He aquí, por el contrario, algunas páginas más adelante, el soliloquio del mismo Enrique; el dramatismo individual, tanto privado como público, de ser rey.
¡Que todo caiga sobre los hombres del rey! Nuestras existencias, nuestras almas, nuestras deudas, nuestras viudas desconsoladas, nuestros hijos, nuestros pecados, ¡que sea el rey el responsable de todo! Nos debemos responder de todo. ¡Oh, dura condición, gemela de la grandeza! Es forzoso someterse a los deseos de cualquier imbécil, cuya capacidad de sentir no va más allá del sentimiento de sus propios sufrimientos. ¡Los reyes están privados de la paz de que gozan los simples ciudadanos!
Pero ¿qué poseen, que no posean también los simples ciudadanos, a no ser el ceremonial, el perpetuo ceremonial? Y ¿qué soy yo, ídolo del ceremonial, qué soy, pues que sufro más los dolores mortales que mis propios adoradores? ¿Dónde están mis rentas? ¿Dónde mi provecho? ¡Ceremonial! ¡Muéstrame lo que tú vales! ¿Qué cosa te hace digno de ser adorado?
¿Hay en ti algo más que una situación, una condición, una forma capaz de crear en los demás hombres el respeto y el temor? De lo cual se desprende que tú, que inspiras temor, eres menos feliz que quienes temen.

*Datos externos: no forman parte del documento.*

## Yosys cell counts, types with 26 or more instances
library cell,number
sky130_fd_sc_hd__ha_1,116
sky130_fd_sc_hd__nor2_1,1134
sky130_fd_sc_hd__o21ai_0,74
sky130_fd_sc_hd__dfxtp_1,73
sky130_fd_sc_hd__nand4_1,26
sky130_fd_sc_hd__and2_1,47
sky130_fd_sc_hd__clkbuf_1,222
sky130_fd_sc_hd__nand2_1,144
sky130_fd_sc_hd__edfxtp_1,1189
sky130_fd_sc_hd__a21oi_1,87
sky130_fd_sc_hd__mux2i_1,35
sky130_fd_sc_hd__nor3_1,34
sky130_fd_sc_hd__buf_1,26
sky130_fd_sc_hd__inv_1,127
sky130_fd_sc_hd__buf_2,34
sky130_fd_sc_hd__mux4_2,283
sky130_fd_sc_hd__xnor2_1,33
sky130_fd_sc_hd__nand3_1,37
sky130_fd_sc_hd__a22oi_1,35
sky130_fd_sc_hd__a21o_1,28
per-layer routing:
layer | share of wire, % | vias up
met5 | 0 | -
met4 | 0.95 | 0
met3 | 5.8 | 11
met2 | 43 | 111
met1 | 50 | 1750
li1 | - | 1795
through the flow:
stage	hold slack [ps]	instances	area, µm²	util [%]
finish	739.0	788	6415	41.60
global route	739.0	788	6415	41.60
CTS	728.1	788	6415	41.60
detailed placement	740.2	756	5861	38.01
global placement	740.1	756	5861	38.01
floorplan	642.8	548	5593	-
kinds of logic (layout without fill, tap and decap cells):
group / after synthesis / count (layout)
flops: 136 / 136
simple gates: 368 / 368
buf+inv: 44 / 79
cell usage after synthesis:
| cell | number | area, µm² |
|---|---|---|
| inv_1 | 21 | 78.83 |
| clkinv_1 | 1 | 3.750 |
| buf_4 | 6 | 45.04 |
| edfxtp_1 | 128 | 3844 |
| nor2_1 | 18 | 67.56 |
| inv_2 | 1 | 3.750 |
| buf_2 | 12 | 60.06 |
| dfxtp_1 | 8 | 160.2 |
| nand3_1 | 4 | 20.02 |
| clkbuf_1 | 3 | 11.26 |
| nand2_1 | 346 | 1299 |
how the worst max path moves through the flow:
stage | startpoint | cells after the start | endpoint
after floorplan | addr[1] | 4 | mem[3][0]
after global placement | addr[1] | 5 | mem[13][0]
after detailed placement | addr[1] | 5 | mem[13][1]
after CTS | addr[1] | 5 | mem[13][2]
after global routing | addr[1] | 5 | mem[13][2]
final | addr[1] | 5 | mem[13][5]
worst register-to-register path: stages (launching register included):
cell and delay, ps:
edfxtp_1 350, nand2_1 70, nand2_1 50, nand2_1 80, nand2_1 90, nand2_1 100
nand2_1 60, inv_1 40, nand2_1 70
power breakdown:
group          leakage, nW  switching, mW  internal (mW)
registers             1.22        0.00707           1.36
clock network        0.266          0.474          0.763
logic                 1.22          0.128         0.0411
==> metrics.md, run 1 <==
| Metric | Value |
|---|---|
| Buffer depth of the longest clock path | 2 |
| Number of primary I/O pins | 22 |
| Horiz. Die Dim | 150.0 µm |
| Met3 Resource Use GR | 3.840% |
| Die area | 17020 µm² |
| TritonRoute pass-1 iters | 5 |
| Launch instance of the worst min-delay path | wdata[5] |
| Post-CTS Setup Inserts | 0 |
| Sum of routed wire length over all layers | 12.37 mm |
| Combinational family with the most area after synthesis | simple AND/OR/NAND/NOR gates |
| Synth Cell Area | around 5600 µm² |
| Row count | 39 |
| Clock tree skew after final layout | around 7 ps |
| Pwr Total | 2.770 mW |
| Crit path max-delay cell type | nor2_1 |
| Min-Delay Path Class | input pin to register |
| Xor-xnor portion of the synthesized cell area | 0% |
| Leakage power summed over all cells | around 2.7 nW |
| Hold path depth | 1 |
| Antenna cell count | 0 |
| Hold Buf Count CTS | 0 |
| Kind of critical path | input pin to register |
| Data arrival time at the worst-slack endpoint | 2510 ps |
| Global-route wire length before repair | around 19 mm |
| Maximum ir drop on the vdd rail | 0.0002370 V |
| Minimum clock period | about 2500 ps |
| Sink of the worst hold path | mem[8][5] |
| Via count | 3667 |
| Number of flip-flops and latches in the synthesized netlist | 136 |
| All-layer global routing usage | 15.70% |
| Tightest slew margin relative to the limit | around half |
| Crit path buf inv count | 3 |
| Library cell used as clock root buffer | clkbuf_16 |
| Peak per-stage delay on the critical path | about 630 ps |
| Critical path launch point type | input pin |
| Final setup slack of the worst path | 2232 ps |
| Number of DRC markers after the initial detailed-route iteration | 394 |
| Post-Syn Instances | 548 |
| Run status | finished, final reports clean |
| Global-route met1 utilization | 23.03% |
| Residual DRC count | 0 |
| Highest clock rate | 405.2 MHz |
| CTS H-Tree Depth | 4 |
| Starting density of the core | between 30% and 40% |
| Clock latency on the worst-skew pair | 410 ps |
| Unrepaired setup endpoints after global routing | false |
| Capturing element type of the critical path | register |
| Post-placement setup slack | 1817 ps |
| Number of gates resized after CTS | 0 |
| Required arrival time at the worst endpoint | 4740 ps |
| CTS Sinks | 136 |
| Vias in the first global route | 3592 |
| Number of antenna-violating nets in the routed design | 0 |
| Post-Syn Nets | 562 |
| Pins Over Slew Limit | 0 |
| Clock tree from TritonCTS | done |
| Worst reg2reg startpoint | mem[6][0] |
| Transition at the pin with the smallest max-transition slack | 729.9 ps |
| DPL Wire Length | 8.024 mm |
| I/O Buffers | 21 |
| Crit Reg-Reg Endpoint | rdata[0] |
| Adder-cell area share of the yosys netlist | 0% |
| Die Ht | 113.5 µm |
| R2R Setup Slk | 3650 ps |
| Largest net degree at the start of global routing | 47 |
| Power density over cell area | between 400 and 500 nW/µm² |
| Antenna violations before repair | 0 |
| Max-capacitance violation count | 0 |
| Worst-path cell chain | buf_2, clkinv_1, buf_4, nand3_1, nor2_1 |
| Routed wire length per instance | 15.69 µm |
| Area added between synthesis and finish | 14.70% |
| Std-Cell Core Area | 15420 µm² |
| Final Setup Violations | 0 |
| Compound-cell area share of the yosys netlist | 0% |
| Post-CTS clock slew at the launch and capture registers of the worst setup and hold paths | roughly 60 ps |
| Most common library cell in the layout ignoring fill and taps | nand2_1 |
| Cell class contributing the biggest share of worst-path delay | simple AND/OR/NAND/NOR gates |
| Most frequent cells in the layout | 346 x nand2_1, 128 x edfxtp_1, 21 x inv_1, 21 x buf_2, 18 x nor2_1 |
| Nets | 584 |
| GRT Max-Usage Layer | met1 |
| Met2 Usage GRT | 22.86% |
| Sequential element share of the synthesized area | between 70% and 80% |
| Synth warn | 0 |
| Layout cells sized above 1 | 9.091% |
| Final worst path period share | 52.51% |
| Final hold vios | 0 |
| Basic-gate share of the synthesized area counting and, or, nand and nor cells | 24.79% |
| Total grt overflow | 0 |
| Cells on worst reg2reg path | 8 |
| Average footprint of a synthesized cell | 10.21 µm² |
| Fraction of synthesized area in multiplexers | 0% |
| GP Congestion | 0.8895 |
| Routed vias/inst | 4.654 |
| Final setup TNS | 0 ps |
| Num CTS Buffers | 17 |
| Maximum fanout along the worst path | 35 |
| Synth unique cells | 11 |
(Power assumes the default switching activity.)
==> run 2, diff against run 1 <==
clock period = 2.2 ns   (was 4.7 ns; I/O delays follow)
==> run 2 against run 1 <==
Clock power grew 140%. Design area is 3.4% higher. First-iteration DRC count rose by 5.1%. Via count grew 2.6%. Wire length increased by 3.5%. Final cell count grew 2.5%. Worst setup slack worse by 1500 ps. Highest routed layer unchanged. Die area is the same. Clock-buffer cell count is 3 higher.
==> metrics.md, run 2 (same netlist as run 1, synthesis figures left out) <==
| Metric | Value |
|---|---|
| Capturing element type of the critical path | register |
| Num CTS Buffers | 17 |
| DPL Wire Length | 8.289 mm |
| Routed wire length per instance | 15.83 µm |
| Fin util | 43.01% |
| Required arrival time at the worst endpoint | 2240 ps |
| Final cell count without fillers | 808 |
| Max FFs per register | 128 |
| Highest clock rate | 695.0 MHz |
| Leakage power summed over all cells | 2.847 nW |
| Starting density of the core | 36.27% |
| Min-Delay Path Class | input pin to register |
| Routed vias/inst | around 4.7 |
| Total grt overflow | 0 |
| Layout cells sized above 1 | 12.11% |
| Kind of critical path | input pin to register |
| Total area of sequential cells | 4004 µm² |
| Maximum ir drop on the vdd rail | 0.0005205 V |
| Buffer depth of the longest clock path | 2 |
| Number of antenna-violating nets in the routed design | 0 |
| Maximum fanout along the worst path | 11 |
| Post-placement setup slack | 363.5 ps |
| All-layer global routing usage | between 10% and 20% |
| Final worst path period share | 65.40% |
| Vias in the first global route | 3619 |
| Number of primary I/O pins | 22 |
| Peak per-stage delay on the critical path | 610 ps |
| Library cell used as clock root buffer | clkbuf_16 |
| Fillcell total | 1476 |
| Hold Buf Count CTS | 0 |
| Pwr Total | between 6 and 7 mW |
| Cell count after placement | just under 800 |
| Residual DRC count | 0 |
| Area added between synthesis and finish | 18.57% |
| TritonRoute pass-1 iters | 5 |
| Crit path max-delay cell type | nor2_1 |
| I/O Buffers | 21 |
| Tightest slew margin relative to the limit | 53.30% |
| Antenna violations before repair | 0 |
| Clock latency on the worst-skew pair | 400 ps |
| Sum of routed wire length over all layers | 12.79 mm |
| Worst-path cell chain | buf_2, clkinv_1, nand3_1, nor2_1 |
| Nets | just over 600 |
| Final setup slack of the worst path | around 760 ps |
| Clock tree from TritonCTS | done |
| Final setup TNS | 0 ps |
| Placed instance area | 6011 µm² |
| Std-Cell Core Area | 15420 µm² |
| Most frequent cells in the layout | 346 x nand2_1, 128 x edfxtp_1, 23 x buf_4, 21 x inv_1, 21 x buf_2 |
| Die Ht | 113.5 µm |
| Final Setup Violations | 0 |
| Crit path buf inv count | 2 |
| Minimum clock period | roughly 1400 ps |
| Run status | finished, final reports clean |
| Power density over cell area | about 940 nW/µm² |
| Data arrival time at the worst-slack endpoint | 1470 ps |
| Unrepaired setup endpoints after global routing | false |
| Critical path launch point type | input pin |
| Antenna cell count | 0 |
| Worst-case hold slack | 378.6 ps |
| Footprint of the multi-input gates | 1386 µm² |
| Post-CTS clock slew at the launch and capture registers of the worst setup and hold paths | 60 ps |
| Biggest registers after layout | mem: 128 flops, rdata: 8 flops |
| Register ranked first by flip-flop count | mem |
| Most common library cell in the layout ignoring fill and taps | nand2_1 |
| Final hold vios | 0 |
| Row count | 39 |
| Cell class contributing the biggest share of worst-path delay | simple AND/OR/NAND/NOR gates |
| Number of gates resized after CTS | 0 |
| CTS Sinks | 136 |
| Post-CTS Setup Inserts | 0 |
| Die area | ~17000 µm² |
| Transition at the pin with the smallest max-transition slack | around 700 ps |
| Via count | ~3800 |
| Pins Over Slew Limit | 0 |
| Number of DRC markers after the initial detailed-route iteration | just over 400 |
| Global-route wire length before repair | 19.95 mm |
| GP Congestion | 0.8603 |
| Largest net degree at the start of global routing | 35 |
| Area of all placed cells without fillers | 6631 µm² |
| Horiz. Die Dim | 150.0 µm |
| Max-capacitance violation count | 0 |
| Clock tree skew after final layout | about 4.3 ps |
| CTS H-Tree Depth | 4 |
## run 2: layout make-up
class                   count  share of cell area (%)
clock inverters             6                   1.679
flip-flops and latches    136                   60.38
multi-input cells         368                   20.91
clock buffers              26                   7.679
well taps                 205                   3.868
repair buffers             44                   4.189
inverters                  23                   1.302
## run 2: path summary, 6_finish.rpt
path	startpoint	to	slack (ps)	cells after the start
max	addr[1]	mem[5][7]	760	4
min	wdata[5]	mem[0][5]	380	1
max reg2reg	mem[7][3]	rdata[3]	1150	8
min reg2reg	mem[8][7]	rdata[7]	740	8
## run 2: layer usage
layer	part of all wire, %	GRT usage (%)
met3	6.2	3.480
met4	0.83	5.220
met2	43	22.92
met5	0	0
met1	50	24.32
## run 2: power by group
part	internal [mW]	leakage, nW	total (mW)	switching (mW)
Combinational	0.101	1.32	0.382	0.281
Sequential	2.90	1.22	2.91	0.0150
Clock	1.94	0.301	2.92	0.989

Pero bastará el olor de la pólvora para que Enrique recobre el sentido de sus deberes, y dirija a Dios la siguiente oración improvisada:
Oh Dios de las batallas, transforma en acero el corazón de mis soldados; no les dejes caer en el terror, y si el número de los adversarios amenaza arrebatarles su valor, quítales la capacidad de poder contar.